使用RNN循环神经网络进行MNSIT手写数字识别

  • 我们知道RNN在处理序列问题上十分有效,那么在图像处理上能奏效吗?
  • 我们使用MNSIT手写数字数据集尝试一下
  • 数据是batch_size12828的,将每张2828的图像按行展开成28个28的序列,就可以使用循环神经网络处理了,这里用的是RNN的改进版本LSTM

  • 实践后我们发现rnn的准确率达到了98,和之前用cnn的相近
  • 但MNSIT过于简单,我们又换成了稍微复杂的Fasion——MNIST数据集,达到了接近90的准确率,而简单的cnn就能轻松达到90以上了
  • 从两种网络的原理上也可以窥见到这种结果,rnn将图像转换为序列处理,相比cnn,无法很好捕捉相邻像素块表达的信息,并没有很好的针对图像的性质

import torch
import torch.nn as nn
import torch.nn.functional as F
import torch.optim as optim
from torchvision import datasets,transforms
import matplotlib.pyplot as plt
import numpy as np
BATCH_SIZE = 512
INPUT_SIZE = 28
EPOCHS = 10
DEVICE = torch.device("cuda")
LR = 0.01
train_loader = torch.utils.data.DataLoader(
    datasets.MNIST(
        root='data',
        train=True,
        download=False,
        transform=transforms.Compose([
            transforms.ToTensor(),
             transforms.Normalize((0.1307,),(0.3801,))
        ])),
    batch_size = BATCH_SIZE,
    shuffle=True)

test_loader = torch.utils.data.DataLoader(
    datasets.MNIST(
        root='data',
        train=False,
        download=False,
        transform=transforms.Compose([
            transforms.ToTensor(),
             transforms.Normalize((0.1307,),(0.3801,))
        ])),
    batch_size = BATCH_SIZE,
    shuffle=True)
class RNN(nn.Module):
    def __init__(self):
        super(RNN,self).__init__()
        self.rnn = nn.LSTM(
            input_size=INPUT_SIZE,
            hidden_size=64,
            num_layers=1,
            batch_first=True,
        )
        self.out = nn.Linear(64,10)
        
    def forward(self,x):
        r_out,(h_n, h_c) = self.rnn(x,None)
        out = self.out(r_out[:,-1,:])
        return out
    
rnn =RNN().to(DEVICE)
optimizer = torch.optim.Adam(rnn.parameters(),lr=LR)
loss_func = nn.CrossEntropyLoss()
def train(model,device,train_loader,optimizer,epoch):
    model.train()
    for batch_idx, (data,target) in enumerate(train_loader):
        data,target = data.to(device),target.to(device)
        data = data.view(-1,28,28)
        optimizer.zero_grad()
        output = model(data)
        loss = loss_func(output,target)
        loss.backward()
        optimizer.step()
        if(batch_idx+1)%30 == 0:
            print('Train Epoch: {} [{}/{} ({:.0f}%)]\tLoss: {:.6f}'.format(
                epoch, batch_idx * len(data), len(train_loader.dataset),
                100. * batch_idx / len(train_loader), loss.item()))
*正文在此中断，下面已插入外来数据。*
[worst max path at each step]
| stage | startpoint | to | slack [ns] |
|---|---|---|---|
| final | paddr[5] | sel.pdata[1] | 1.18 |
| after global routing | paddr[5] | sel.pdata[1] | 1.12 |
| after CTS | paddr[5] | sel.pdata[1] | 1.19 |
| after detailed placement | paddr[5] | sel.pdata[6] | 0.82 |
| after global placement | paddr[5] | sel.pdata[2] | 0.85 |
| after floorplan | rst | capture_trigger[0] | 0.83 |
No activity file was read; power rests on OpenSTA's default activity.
### config.mk
export PLATFORM = sky130hd
export DESIGN_NAME = prioritized_interrupt_vector_controller
export DESIGN_NICKNAME = d
export VERILOG_FILES = /design/src/logic/pivc_pkg.sv /design/src/logic/decade_tick.sv /design/src/logic/pivc.sv
export SDC_FILE = /design/constraint.sdc
export NUM_CORES = 1
export LEC_CHECK = 0
export ABC_AREA = 1
export BUFFER_PORTS_ARGS = -buffer_cell sky130_fd_sc_hd__buf_4
export CAP_MARGIN = 20
export CORE_ASPECT_RATIO = 0.8
export CORE_MARGIN = 3
export CORE_UTILIZATION = 60
export DETAILED_ROUTE_END_ITERATION = 8
export PLACE_DENSITY = 0.84
export REMOVE_ABC_BUFFERS = 1
export SYNTH_ARGS = -nofsm -noshare
export SYNTH_HDL_FRONTEND = slang
export SYNTH_SLANG_ARGS = --single-unit
### constraint.sdc
create_clock -name sys_clk -period 8.2 [get_ports sys_clk]
set_clock_uncertainty 0.05 [all_clocks]
set_input_delay 1.64 -clock sys_clk [delete_from_list [all_inputs] [get_ports sys_clk]]
set_output_delay 1.64 -clock sys_clk [all_outputs]
set_load 0.01 [all_outputs]
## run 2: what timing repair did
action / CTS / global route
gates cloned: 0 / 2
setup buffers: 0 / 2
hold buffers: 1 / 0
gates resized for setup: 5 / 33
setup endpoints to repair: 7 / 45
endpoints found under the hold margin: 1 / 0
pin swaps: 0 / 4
==> src/logic/slc_pkg.sv <==
// Package for the lane clock and fast side PLL configuration block.
// Assumes a management frame decoder that presents register index and data.
package slc_pkg;
  localparam int unsigned ADDR_W    = 5;
  localparam int unsigned DATA_W    = 16;
  localparam logic [4:0]  LANE_CTRL_IDX = 5'h01;
  localparam logic [4:0]  PLL_CTRL_IDX  = 5'h02;
  localparam logic [15:0] LANE_CTRL_RST = 16'h0300;
  localparam logic [15:0] PLL_CTRL_RST  = 16'h811D;
  // Lane mux and clock output control fields
  localparam int unsigned PWR_OFF_BIT = 15;
  localparam int unsigned RX_ONE_BIT  = 13;
  localparam int unsigned TX_ONE_BIT  = 12;
  localparam int unsigned HYST_LSB    = 10;
  localparam int unsigned RX_SEL_BIT  = 9;
  localparam int unsigned TX_SEL_BIT  = 8;
  localparam int unsigned DIV_LSB     = 4;
  localparam int unsigned SRC_LSB     = 2;
  localparam int unsigned REF_BIT     = 1;
  // Fast side PLL control fields
  localparam int unsigned BW_LSB      = 8;
  localparam int unsigned VRANGE_BIT  = 6;
  localparam int unsigned PLL_ON_BIT  = 4;
  localparam int unsigned MULT_LSB    = 0;
  // Reset state of the decoded outputs, in step with the register resets
  localparam logic [4:0]  DIV_RST     = 5'h01;
  localparam logic [6:0]  MULT_X4_RST = 7'h50;

  typedef enum logic [1:0] {
    SLC_RATIO_1 = 2'b00,
    SLC_RATIO_2 = 2'b01,
    SLC_RATIO_4 = 2'b10
  } slc_ratio_t;
endpackage : slc_pkg

==> src/logic/slc_cfg_if.sv <==
// Carries the stored control words and synchronised pins to the decoder.
// Driven by the register bank, read by the field decoder, one clock.
`timescale 1ns/1ns
interface slc_cfg_if;
  logic [15:0] lane_ctrl;
  logic [15:0] pll_ctrl;
  logic        pd_pin_n;
  logic        ref_pin;
  modport src (output lane_ctrl, output pll_ctrl, output pd_pin_n, output ref_pin);
  modport dec (input lane_ctrl, input pll_ctrl, input pd_pin_n, input ref_pin);
endinterface : slc_cfg_if

==> src/logic/slc_lane_cfg.sv <==
// Lane mux, clock output and fast side PLL configuration registers of one channel.
// Assumes a management frame decoder on clk_sys_i giving index, write pulse and data;
// the power-down and reference choice pins are asynchronous.
//
// Overview of operation
// - Receive ratio 1:2 when select bit is 0, 1:4 when 1; bit resets high.
// - Transmit ratio 2:1 when select bit is 0, 4:1 when 1; bit resets high.
// - Output clock divided per 4-bit code; code 0000 divides by one at reset.
// - Two-bit source field picks which recovered or VCO clock drives the pins.
// - With choice pin low the bit picks reference input zero or one.
// - PLL on bit enables PLL; power-down pin low or power-off bit forces off.
// - Four-bit multiplier code selects 4x to 25x; 20x at reset.
// - PLL control word resets to 0x811D including its reserved bits.
// - Receive one-to-one bit forces 1:1 receive when set; resets clear.
// - Power-off bit shuts the data path but keeps management alive.
`timescale 1ns/1ns
module slc_lane_cfg
  import slc_pkg::*;
(
  input  wire logic                     clk_sys_i,
  input  wire logic                     resetn_i,
  input  wire logic [slc_pkg::ADDR_W-1:0] mgmt_addr_i,
  input  wire logic                     mgmt_wr_i,
  input  wire logic [slc_pkg::DATA_W-1:0] mgmt_wdata_i,
  output logic [slc_pkg::DATA_W-1:0]    mgmt_rdata_o,
  input  wire logic                     channel_power_down_pin_n_i,
  input  wire logic                     reference_choice_pin_i,
  output slc_pkg::slc_ratio_t           rx_ratio_o,
  output slc_pkg::slc_ratio_t           tx_ratio_o,
  output logic [4:0]                    clock_output_divider_o,
  output logic [1:0]                    clock_output_source_o,
  output logic                          reference_input_one_o,
  output logic                          fast_side_pll_on_o,
  output logic [6:0]                    fast_side_pll_mult_x4_o,
  output logic [1:0]                    fast_side_pll_loop_bw_o,
  output logic                          fast_side_vco_low_range_o,
  output logic                          datapath_power_off_o
);
  logic [15:0] lane_d, lane_q, pll_d, pll_q, rdata_d, rdata_q;
  logic [1:0]  pd_sync_d, pd_sync_q, ref_sync_d, ref_sync_q;

  slc_cfg_if cfg_bus ();

  always_comb
  begin
    lane_d     = lane_q;
    pll_d      = pll_q;
    pd_sync_d  = {pd_sync_q[0], channel_power_down_pin_n_i};
    ref_sync_d = {ref_sync_q[0], reference_choice_pin_i};
    if (mgmt_wr_i && mgmt_addr_i == LANE_CTRL_IDX)
      lane_d = mgmt_wdata_i;
    if (mgmt_wr_i && mgmt_addr_i == PLL_CTRL_IDX)
      pll_d = mgmt_wdata_i;
    // Read data is registered, so it reflects the word one cycle after the index
    unique case (mgmt_addr_i)
      LANE_CTRL_IDX: rdata_d = lane_q;
      PLL_CTRL_IDX:  rdata_d = pll_q;
      default:       rdata_d = 16'h0000;
    endcase
  end

  always_ff @(posedge clk_sys_i or negedge resetn_i)
  begin
    if (!resetn_i)
    begin
      lane_q     <= LANE_CTRL_RST;
      pll_q      <= PLL_CTRL_RST;
      rdata_q    <= 16'h0000;
      // Power-down pin assumed asserted until seen, so the PLL starts held off
      pd_sync_q  <= 2'b00;
      ref_sync_q <= 2'b00;
    end
    else
    begin
      lane_q     <= lane_d;
      pll_q      <= pll_d;
      rdata_q    <= rdata_d;
      pd_sync_q  <= pd_sync_d;
      ref_sync_q <= ref_sync_d;
    end
  end

  assign mgmt_rdata_o      = rdata_q;
  assign cfg_bus.lane_ctrl = lane_q;
  assign cfg_bus.pll_ctrl  = pll_q;
  assign cfg_bus.pd_pin_n  = pd_sync_q[1];
  assign cfg_bus.ref_pin   = ref_sync_q[1];

  slc_decode u_decode (
    .clk_sys_i                 (clk_sys_i),
    .resetn_i                  (resetn_i),
    .cfg                       (cfg_bus.dec),
    .rx_ratio_o                (rx_ratio_o),
    .tx_ratio_o                (tx_ratio_o),
    .clock_output_divider_o    (clock_output_divider_o),
    .clock_output_source_o     (clock_output_source_o),
    .reference_input_one_o     (reference_input_one_o),
    .fast_side_pll_on_o        (fast_side_pll_on_o),
    .fast_side_pll_mult_x4_o   (fast_side_pll_mult_x4_o),
    .fast_side_pll_loop_bw_o   (fast_side_pll_loop_bw_o),
    .fast_side_vco_low_range_o (fast_side_vco_low_range_o),
    .datapath_power_off_o      (datapath_power_off_o)
  );
endmodule : slc_lane_cfg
def test(model,device,test_loader):
    model.eval()
    test_loss = 0
    correct = 0
    with torch.no_grad():
        for data,target in test_loader:
            data, target = data.to(device), target.to(device)
            data = data.view(-1,28,28)
            output = model(data)
            test_loss  += loss_func(output,target).item()
            pred = output.max(1,keepdim=True)[1]
            correct += pred.eq(target.view_as(pred)).sum().item()
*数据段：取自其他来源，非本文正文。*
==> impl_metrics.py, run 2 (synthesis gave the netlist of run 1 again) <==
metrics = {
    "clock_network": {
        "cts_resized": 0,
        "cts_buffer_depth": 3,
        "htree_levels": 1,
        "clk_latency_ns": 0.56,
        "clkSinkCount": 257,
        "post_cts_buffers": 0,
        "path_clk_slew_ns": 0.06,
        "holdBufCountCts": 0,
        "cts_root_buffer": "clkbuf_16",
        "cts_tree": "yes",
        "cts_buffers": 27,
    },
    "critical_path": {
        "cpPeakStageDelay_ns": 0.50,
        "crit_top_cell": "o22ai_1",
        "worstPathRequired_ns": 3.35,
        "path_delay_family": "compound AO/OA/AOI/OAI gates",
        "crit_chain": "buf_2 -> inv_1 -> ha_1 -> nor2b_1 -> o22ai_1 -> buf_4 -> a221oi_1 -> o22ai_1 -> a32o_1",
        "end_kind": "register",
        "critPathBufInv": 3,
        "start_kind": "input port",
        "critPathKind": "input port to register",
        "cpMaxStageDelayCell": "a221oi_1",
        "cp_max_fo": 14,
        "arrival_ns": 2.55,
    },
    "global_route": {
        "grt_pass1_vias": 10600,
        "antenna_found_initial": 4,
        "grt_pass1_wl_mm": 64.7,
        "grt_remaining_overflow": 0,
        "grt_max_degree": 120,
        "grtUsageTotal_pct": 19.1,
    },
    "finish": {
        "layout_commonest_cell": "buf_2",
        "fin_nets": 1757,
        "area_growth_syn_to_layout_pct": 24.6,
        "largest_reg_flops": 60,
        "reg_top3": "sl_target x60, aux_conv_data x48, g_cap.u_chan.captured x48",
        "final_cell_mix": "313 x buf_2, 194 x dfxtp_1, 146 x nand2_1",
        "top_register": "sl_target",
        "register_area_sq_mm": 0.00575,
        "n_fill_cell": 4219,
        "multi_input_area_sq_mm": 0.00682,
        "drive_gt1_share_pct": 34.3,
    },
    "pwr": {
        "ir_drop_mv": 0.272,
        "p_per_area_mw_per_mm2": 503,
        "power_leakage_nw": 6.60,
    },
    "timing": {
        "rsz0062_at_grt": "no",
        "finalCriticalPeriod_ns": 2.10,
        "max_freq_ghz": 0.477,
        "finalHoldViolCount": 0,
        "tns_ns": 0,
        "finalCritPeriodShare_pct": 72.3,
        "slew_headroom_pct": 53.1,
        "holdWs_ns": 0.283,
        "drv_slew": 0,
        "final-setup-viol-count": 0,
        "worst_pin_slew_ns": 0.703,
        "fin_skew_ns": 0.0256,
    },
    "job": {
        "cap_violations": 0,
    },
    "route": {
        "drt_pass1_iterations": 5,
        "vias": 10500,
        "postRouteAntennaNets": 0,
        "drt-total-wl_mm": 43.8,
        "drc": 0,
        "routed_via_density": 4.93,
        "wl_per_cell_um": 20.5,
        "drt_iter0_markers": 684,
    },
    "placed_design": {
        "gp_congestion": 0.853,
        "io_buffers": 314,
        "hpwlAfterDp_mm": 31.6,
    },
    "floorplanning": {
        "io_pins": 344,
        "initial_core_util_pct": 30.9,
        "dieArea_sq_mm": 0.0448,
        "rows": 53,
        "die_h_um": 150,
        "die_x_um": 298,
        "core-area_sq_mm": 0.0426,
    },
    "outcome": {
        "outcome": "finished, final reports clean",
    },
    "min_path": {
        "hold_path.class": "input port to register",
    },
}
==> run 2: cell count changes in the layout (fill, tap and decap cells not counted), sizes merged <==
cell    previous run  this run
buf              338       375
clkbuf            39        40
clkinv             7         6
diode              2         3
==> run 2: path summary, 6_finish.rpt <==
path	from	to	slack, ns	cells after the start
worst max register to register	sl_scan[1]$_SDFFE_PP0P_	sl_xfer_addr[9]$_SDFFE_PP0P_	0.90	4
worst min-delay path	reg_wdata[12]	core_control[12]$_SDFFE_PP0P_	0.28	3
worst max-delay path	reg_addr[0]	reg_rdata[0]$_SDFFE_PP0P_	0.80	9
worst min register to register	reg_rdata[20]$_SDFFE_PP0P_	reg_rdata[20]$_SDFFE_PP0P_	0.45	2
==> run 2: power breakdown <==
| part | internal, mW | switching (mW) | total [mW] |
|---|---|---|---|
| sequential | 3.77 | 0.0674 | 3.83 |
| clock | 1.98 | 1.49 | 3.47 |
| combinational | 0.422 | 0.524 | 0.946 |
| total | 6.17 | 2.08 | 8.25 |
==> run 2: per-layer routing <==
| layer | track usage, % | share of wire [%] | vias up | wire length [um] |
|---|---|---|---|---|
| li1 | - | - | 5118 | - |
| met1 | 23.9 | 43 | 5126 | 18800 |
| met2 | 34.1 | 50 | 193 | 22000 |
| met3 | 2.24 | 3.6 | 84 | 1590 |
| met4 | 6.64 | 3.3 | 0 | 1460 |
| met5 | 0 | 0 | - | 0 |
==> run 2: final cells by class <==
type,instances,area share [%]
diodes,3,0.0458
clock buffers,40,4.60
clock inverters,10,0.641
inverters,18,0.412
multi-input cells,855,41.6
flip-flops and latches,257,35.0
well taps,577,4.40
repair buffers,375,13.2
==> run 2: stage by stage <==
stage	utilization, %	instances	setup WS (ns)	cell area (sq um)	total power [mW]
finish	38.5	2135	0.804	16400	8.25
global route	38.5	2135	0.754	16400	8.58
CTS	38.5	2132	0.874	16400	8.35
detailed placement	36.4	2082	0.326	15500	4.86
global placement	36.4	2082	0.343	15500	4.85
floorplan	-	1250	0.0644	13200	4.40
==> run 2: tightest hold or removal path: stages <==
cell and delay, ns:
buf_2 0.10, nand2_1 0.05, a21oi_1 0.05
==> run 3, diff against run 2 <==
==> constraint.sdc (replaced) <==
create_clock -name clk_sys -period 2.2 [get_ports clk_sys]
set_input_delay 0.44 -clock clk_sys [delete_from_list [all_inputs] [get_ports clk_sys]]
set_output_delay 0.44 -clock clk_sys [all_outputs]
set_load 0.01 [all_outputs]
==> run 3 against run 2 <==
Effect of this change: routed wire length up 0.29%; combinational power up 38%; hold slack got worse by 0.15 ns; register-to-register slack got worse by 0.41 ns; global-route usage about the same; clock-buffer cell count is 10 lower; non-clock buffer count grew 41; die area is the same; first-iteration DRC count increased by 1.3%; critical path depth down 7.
    test_loss /= len(test_loader.dataset)
    print('\nTest set: Average loss: {:.4f}, Accuracy: {}/{} ({:.0f}%)\n'.format(
        test_loss, correct, len(test_loader.dataset),
        100. * correct / len(test_loader.dataset)))
for epoch in range(1,EPOCHS+1):
    train(rnn, DEVICE, train_loader, optimizer, epoch)
    test(rnn,DEVICE,test_loader)
Train Epoch: 1 [14848/60000 (25%)]  Loss: 0.695383
Train Epoch: 1 [30208/60000 (50%)]  Loss: 0.288098
Train Epoch: 1 [45568/60000 (75%)]  Loss: 0.255972

Test set: Average loss: 0.0003, Accuracy: 9468/10000 (95%)

Train Epoch: 2 [14848/60000 (25%)]  Loss: 0.155514
Train Epoch: 2 [30208/60000 (50%)]  Loss: 0.118997
Train Epoch: 2 [45568/60000 (75%)]  Loss: 0.116895

Test set: Average loss: 0.0002, Accuracy: 9667/10000 (97%)

Train Epoch: 3 [14848/60000 (25%)]  Loss: 0.103602
Train Epoch: 3 [30208/60000 (50%)]  Loss: 0.128102
Train Epoch: 3 [45568/60000 (75%)]  Loss: 0.109712

Test set: Average loss: 0.0002, Accuracy: 9765/10000 (98%)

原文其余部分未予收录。